Working data:

= = =

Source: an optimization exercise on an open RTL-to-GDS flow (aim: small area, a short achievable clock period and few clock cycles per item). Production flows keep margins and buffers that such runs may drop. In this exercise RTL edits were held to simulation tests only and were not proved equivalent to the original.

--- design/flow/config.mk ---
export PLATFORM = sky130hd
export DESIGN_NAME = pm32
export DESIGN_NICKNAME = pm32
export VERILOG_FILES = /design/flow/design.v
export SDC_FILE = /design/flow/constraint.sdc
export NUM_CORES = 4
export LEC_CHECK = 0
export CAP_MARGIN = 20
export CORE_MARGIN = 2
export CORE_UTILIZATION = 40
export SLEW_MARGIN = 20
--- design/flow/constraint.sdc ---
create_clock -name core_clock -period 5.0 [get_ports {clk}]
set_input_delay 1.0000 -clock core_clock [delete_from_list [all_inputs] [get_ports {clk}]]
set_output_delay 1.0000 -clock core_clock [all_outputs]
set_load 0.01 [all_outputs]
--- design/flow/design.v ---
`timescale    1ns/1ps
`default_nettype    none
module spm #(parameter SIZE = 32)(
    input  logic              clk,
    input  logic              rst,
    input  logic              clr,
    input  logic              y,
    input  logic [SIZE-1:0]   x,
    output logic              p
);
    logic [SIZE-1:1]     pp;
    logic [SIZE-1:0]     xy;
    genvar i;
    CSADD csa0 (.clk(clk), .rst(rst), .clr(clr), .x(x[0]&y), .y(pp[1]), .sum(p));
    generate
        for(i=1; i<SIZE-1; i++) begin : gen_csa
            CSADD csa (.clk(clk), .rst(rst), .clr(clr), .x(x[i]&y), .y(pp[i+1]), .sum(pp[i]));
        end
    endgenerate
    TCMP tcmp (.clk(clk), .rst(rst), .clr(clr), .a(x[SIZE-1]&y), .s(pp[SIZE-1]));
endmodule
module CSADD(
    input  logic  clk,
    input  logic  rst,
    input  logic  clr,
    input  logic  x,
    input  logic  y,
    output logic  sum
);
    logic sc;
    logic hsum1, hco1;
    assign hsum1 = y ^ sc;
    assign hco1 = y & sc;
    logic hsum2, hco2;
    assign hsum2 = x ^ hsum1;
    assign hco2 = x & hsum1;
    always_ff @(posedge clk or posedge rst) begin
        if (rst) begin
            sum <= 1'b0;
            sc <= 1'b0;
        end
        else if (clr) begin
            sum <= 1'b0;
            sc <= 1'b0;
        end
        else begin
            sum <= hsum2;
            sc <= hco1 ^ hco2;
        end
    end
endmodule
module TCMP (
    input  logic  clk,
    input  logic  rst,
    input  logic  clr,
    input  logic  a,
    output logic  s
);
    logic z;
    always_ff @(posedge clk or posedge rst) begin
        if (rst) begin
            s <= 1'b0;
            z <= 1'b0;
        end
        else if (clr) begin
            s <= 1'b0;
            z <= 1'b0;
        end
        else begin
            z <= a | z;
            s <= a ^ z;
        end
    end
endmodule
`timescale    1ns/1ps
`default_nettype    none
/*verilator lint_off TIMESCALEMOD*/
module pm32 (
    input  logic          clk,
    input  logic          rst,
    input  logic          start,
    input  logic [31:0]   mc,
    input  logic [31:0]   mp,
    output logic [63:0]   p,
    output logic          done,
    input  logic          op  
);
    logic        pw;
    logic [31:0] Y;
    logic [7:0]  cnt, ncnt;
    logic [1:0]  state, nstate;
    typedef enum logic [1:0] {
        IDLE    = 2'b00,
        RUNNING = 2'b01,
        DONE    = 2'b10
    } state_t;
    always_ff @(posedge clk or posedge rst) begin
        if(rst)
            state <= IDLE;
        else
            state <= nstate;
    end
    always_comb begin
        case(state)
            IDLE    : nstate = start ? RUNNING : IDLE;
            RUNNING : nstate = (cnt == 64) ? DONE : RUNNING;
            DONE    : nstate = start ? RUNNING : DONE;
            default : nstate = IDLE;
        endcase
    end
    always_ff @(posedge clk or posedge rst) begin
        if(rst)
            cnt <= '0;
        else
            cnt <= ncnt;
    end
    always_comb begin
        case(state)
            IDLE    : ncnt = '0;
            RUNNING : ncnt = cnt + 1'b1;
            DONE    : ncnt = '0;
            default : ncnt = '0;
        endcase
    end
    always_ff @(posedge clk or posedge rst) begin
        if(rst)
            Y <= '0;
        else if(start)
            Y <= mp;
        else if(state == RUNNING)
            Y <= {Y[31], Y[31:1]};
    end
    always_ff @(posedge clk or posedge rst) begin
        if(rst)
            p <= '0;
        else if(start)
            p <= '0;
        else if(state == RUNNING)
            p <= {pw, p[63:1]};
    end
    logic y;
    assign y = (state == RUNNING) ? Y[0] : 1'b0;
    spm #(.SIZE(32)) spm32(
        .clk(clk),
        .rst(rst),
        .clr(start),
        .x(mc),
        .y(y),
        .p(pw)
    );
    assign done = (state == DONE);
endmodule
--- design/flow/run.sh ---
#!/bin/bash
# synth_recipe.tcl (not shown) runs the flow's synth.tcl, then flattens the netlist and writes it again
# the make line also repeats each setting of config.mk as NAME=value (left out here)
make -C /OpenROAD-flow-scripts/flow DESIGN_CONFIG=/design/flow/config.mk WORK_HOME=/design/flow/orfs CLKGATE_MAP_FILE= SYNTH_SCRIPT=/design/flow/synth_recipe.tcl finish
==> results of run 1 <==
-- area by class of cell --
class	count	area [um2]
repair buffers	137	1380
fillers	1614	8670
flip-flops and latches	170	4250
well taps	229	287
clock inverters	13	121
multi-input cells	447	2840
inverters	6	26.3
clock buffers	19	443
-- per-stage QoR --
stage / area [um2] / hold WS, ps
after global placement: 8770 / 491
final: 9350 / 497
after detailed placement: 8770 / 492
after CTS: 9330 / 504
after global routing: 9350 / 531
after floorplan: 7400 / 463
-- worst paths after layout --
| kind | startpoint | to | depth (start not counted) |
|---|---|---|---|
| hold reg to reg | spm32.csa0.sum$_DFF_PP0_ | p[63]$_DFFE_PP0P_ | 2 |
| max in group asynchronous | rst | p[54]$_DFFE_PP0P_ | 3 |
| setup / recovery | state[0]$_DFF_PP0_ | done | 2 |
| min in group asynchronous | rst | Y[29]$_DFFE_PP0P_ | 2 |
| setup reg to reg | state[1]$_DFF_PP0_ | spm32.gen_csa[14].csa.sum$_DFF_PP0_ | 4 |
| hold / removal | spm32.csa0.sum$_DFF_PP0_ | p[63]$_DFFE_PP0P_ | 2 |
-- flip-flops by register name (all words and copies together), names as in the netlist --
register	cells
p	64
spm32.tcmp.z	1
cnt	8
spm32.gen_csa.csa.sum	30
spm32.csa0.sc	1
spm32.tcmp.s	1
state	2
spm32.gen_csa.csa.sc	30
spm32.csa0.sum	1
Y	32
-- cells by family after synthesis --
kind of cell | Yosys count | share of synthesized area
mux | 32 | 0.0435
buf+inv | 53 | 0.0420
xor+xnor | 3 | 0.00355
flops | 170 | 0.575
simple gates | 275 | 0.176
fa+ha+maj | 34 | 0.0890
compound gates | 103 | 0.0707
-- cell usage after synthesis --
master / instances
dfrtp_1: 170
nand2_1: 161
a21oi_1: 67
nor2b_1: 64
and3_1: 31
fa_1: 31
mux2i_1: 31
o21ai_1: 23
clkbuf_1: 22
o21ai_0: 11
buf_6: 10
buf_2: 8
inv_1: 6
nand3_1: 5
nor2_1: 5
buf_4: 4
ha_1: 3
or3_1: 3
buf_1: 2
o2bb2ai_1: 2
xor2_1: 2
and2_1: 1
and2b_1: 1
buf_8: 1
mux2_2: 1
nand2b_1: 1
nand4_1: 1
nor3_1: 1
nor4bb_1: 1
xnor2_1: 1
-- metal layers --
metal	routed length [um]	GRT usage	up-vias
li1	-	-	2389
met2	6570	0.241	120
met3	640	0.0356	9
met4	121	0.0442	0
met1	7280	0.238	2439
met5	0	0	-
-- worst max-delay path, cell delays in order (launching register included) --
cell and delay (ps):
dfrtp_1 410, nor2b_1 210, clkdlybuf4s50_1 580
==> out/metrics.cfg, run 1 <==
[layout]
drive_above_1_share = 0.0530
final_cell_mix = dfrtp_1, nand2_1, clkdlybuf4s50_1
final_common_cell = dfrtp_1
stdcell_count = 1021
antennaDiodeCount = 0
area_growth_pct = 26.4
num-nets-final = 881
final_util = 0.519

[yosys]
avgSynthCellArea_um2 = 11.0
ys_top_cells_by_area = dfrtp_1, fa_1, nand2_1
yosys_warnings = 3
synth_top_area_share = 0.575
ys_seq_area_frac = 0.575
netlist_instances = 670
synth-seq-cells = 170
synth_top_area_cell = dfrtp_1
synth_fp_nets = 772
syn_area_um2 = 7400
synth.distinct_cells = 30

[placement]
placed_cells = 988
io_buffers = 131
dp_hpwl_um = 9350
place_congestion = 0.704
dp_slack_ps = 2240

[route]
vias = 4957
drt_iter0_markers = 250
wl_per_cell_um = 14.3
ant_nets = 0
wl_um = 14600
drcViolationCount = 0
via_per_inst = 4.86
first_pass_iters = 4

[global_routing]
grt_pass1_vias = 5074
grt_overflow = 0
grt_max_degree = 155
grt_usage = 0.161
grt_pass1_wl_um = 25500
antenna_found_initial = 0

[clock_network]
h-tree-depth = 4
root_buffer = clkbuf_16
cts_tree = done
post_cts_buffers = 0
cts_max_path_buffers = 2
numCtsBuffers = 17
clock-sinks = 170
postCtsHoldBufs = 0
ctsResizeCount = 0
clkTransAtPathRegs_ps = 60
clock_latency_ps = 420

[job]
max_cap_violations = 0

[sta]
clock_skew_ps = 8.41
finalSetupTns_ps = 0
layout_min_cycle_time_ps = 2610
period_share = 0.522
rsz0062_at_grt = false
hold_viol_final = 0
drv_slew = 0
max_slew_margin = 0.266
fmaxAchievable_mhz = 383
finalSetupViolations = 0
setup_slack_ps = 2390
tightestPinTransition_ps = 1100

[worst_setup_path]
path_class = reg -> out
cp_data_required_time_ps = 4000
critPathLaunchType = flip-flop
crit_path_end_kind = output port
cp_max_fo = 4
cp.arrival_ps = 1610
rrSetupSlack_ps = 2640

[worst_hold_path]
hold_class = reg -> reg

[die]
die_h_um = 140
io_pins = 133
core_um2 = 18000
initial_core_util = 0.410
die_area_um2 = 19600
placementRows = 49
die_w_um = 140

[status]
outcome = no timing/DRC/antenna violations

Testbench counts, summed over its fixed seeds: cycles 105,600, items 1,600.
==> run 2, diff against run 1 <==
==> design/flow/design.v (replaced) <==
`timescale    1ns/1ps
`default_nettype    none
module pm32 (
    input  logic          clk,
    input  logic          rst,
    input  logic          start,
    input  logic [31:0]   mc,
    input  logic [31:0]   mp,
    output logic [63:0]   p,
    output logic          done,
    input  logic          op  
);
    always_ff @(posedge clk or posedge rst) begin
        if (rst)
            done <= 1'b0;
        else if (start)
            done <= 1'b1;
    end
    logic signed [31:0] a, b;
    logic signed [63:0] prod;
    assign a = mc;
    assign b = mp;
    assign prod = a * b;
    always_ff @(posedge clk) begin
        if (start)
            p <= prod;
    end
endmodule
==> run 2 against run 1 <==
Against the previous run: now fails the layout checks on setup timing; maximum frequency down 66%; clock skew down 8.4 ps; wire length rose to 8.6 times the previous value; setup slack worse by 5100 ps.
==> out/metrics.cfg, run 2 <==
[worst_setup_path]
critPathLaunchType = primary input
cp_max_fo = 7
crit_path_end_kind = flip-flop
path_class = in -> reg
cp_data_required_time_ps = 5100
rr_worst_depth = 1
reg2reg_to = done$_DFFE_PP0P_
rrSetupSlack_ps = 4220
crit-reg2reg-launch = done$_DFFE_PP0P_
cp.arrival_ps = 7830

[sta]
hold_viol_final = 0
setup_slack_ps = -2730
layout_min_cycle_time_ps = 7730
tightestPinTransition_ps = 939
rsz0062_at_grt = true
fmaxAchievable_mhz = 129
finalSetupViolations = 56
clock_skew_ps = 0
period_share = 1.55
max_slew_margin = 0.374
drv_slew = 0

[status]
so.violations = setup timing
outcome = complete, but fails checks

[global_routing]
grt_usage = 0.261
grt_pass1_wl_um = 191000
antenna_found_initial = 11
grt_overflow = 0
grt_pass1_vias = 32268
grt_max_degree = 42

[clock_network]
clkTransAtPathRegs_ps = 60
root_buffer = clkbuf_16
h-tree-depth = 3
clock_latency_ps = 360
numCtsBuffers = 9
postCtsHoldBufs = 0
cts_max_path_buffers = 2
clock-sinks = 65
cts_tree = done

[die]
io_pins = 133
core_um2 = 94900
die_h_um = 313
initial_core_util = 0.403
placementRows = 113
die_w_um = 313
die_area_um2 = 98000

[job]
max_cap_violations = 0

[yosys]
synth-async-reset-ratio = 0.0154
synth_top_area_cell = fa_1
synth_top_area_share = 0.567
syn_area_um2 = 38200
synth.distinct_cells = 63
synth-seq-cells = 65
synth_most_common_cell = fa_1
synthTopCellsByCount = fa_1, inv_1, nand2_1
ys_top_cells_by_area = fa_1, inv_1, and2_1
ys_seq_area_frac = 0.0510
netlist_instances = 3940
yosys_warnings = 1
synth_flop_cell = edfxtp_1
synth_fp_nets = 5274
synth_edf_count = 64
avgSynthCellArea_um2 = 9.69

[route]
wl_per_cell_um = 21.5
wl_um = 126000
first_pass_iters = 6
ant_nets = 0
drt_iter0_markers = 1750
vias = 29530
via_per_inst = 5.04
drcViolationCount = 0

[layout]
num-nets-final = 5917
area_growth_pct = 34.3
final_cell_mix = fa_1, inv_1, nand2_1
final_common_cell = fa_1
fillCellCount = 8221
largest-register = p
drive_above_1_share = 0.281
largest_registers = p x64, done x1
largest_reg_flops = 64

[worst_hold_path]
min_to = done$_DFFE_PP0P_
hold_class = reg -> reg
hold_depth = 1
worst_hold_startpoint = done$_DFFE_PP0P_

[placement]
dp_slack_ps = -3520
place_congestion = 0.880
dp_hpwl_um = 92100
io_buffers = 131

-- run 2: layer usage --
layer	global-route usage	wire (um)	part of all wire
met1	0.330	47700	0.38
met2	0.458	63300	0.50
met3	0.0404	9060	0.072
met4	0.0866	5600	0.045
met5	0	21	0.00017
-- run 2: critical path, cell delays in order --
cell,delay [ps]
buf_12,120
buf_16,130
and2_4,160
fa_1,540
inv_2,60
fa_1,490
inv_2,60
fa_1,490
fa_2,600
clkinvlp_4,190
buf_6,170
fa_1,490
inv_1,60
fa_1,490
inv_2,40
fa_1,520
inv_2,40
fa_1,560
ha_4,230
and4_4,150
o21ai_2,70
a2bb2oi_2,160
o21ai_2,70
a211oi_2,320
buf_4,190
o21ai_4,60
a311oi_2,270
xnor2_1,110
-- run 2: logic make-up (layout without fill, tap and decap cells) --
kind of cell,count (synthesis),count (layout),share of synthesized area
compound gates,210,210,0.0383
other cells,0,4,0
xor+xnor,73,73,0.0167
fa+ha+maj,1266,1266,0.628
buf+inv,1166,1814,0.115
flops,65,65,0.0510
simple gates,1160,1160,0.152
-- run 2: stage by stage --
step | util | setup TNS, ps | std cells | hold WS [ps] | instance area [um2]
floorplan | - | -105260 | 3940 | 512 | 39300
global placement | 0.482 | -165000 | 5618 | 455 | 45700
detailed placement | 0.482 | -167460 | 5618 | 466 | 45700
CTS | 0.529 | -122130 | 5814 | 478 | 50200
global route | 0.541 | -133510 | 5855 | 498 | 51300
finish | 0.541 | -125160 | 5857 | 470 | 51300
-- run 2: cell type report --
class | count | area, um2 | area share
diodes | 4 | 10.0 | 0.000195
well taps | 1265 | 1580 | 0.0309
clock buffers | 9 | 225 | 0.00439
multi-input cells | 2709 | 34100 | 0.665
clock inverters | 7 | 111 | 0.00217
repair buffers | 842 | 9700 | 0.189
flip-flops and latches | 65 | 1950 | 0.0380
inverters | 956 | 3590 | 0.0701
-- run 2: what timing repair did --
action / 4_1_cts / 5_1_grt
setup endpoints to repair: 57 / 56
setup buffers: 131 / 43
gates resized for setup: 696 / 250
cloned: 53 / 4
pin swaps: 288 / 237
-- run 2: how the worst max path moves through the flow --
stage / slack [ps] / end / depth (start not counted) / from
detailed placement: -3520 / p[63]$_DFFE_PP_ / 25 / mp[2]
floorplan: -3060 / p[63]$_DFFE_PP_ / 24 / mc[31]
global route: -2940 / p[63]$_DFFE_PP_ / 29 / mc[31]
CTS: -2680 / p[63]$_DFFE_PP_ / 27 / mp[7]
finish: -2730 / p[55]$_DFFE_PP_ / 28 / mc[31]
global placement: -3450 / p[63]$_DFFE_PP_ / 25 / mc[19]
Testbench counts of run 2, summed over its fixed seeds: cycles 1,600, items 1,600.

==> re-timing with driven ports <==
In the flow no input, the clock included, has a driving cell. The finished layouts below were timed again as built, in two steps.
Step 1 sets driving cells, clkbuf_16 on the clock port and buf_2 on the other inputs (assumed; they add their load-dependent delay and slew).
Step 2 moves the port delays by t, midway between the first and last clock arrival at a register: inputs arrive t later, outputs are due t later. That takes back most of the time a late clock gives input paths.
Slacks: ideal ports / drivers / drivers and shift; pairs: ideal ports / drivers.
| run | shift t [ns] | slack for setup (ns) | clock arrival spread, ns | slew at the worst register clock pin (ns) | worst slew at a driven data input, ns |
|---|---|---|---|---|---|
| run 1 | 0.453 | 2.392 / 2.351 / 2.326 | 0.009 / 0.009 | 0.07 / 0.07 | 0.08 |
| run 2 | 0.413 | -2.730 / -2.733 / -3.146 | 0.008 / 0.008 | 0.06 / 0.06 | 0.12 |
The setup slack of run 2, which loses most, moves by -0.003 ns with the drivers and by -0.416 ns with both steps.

= = =

In the listing above, locate the line containing "after CTS: 9330 / 504" and the line containing "removal | spm32.csa0.sum$_DFF_PP0_ | p[63]$_DFFE_PP0P_ | 2 |". Transcribe those two lines and everything between them, exactly as written.

Written reply:
after CTS: 9330 / 504
after global routing: 9350 / 531
after floorplan: 7400 / 463
-- worst paths after layout --
| kind | startpoint | to | depth (start not counted) |
|---|---|---|---|
| hold reg to reg | spm32.csa0.sum$_DFF_PP0_ | p[63]$_DFFE_PP0P_ | 2 |
| max in group asynchronous | rst | p[54]$_DFFE_PP0P_ | 3 |
| setup / recovery | state[0]$_DFF_PP0_ | done | 2 |
| min in group asynchronous | rst | Y[29]$_DFFE_PP0P_ | 2 |
| setup reg to reg | state[1]$_DFF_PP0_ | spm32.gen_csa[14].csa.sum$_DFF_PP0_ | 4 |
| hold / removal | spm32.csa0.sum$_DFF_PP0_ | p[63]$_DFFE_PP0P_ | 2 |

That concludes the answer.